Indija mo 2011

We have three relations: $$\begin{array}{rl}a{\alpha }^2-b\alpha -c& =\lambda ,\\ b{\alpha }^2-c\alpha -a& =\lambda ,\\ c{\alpha }^2-a\alpha -b& =\lambda ,\end{array}$$ where $\lambda$ is the common value.
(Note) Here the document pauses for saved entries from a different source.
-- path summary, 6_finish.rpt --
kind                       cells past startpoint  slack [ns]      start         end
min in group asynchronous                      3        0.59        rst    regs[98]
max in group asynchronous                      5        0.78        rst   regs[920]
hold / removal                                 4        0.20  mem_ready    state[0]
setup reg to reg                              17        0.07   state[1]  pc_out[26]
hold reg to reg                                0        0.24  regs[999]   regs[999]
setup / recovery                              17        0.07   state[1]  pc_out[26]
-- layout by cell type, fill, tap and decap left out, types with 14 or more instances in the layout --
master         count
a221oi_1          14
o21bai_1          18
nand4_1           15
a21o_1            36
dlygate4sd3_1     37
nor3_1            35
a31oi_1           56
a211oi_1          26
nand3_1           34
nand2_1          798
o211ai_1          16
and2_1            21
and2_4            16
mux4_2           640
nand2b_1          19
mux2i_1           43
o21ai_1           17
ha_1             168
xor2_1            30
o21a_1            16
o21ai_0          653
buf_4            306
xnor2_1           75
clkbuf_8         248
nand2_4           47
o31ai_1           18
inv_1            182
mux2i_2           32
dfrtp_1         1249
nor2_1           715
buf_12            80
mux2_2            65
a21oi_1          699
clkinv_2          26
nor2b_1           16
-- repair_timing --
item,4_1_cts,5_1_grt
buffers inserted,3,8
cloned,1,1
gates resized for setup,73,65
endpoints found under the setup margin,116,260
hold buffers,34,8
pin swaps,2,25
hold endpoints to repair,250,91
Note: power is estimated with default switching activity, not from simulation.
Eliminating ${\alpha }^2$ from these, taking these equations pairwise, we get three relations: $$\begin{array}{rl}(ca-b^2)\alpha -(bc-a^2)& =\lambda (b-a),\\ (ab-c^2)\alpha -(ca-b^2)& =\lambda (c-b),\\ (bc-a^2)-(ab-c^2)& =\lambda (a-c).\end{array}$$ Adding these three, we get $$(ab+bc+ca-a^2-b^2-c^2)(\alpha -1)=0.$$ (Alternatively, multiplying above relations respectively by $b-c$, $c-a$ and $a-b$, and adding also leads to this.) Thus either $ab+bc+ca-a^2-b^2-c^2=0$ or $\alpha =1$. In the first case $$0=ab+bc+ca-a^2-b^2-c^2=\frac{1}{2}((a-b{)}^2+(b-c{)}^2+(c-a{)}^2)$$ shows that $a=b=c$. If $\alpha =1$, then we obtain $$a-b-c=b-c-a=c-a-b,$$ and once again we obtain $a=b=c$.